● Task instructions: What you return should be each line of the data containing the string "localparam".

[Collected data]

○ ○ ○ ○

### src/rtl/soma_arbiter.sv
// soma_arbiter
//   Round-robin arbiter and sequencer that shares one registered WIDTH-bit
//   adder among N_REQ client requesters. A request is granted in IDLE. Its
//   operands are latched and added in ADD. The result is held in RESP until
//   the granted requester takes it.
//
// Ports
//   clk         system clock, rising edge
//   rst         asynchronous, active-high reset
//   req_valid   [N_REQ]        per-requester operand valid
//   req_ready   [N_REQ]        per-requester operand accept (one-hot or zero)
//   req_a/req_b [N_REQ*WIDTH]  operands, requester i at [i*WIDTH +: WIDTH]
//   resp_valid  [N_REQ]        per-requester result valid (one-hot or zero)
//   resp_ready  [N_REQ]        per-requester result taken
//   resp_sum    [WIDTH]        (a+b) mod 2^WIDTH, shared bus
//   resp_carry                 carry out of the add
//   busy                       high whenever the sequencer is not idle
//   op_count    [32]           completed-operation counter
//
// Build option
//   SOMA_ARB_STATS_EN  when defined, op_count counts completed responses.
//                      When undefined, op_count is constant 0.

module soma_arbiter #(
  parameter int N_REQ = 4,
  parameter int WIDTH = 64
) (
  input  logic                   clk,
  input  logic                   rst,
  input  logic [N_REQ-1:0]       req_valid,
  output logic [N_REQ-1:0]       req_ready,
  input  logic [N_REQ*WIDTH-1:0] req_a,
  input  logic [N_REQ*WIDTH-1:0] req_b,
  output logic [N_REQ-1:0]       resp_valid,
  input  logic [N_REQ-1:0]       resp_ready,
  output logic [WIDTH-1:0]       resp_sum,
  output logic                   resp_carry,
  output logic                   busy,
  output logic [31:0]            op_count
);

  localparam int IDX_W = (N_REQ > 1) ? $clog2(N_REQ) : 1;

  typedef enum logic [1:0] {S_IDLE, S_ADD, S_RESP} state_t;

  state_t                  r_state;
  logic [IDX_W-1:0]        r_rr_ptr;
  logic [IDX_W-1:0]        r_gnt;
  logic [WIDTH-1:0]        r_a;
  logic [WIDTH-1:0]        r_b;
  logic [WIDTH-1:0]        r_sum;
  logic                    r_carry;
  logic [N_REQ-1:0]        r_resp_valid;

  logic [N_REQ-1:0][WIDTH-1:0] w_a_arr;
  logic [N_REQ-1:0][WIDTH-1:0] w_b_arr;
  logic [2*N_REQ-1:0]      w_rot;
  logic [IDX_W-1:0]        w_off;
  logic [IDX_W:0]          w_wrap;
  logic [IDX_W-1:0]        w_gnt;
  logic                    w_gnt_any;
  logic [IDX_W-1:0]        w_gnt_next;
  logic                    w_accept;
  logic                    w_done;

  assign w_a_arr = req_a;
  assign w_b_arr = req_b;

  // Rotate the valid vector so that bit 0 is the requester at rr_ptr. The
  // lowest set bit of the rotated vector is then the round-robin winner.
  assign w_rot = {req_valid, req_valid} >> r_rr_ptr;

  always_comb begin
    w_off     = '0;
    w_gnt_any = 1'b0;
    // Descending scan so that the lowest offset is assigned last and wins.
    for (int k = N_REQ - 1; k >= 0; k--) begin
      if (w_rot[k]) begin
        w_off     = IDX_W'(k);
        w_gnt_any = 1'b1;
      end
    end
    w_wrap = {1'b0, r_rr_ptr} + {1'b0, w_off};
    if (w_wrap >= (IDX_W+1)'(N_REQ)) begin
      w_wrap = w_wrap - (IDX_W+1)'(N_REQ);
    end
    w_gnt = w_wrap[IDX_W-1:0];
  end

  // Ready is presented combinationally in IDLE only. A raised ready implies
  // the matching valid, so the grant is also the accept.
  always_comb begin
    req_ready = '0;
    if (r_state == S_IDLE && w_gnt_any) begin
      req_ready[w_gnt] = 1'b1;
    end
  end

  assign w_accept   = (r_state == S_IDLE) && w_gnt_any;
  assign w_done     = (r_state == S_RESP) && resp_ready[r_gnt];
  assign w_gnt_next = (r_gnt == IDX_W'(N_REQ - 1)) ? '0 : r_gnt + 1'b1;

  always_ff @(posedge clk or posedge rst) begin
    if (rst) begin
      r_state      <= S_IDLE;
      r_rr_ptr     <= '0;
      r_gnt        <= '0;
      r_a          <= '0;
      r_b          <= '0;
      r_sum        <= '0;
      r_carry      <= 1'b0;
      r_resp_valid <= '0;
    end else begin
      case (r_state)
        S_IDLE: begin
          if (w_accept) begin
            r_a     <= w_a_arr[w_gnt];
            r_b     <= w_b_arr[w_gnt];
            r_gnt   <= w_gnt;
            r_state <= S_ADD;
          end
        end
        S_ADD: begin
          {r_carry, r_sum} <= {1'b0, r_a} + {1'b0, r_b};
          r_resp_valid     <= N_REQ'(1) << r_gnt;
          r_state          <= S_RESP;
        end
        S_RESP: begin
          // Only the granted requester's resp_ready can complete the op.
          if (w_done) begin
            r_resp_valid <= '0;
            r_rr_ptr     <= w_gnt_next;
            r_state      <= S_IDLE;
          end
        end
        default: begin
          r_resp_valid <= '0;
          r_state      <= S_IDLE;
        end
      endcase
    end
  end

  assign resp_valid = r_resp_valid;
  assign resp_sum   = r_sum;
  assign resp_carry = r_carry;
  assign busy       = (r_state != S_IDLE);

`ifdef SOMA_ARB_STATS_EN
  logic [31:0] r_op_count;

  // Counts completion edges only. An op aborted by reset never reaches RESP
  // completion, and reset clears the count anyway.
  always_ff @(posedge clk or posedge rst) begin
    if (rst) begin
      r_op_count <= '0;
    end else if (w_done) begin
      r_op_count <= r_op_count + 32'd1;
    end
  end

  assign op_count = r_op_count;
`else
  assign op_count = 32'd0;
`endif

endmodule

○ ○ ○ ○

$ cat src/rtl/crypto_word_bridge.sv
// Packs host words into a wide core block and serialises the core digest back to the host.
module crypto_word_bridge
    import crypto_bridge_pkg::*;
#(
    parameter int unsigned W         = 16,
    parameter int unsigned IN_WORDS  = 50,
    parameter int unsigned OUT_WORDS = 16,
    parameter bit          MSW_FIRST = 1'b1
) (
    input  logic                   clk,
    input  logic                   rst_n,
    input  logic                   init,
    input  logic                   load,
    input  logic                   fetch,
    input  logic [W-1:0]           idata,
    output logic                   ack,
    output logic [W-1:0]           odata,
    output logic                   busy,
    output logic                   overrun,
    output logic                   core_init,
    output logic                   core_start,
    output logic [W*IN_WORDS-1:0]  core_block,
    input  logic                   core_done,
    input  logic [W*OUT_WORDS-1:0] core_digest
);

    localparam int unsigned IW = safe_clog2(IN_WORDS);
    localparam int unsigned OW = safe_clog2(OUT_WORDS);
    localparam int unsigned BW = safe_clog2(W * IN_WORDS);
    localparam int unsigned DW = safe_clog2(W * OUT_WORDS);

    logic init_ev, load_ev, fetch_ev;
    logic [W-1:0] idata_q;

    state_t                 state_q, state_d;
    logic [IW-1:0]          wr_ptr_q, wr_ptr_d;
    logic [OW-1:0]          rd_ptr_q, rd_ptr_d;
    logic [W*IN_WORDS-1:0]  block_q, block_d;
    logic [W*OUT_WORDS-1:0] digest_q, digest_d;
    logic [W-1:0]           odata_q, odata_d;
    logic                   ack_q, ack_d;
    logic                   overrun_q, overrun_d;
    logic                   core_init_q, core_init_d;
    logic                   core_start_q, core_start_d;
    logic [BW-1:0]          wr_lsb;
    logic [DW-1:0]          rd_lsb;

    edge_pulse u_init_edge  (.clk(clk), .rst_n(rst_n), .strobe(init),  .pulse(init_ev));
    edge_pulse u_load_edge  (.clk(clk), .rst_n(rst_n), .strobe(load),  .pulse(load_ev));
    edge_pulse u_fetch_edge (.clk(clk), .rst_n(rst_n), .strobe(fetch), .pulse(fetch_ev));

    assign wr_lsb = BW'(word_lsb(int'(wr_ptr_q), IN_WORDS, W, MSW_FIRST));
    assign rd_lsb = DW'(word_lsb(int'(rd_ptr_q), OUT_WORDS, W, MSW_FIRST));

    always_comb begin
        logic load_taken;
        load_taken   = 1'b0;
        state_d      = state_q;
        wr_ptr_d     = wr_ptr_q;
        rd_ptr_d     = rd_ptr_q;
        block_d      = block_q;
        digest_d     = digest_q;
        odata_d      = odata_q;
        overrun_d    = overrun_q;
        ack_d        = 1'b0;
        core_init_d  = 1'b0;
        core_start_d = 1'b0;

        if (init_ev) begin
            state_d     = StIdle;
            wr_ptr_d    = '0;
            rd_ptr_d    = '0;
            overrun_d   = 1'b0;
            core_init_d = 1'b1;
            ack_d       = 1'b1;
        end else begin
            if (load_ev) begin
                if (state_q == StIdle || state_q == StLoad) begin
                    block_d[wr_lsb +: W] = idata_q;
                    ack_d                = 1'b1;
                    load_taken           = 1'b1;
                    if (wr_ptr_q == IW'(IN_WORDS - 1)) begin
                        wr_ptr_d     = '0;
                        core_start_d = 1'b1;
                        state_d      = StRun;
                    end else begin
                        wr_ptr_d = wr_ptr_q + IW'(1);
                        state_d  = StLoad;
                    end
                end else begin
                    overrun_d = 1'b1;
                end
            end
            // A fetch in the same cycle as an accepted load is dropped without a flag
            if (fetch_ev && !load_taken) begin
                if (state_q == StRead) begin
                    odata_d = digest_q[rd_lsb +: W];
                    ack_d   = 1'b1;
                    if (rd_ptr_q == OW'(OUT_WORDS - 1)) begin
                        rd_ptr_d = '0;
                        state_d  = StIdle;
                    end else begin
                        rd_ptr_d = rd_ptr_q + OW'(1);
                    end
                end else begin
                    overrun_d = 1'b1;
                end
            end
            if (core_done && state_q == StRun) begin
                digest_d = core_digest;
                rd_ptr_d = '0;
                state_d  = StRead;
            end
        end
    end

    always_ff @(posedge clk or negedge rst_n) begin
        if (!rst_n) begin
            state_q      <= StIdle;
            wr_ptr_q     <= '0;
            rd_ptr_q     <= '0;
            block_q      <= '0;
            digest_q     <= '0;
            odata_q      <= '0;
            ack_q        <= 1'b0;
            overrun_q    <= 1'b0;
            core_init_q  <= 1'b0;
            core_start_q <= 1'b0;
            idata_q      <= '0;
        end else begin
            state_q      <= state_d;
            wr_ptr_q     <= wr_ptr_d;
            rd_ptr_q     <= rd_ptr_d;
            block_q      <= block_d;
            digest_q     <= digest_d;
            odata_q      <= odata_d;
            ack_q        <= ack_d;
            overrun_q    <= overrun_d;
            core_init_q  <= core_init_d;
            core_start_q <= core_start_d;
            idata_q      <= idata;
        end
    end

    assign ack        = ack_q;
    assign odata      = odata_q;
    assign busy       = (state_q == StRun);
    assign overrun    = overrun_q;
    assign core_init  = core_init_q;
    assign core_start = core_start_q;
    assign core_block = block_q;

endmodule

○ ○ ○ ○

● Result for this exercise:
  localparam int IDX_W = (N_REQ > 1) ? $clog2(N_REQ) : 1;
    localparam int unsigned IW = safe_clog2(IN_WORDS);
    localparam int unsigned OW = safe_clog2(OUT_WORDS);
    localparam int unsigned BW = safe_clog2(W * IN_WORDS);
    localparam int unsigned DW = safe_clog2(W * OUT_WORDS);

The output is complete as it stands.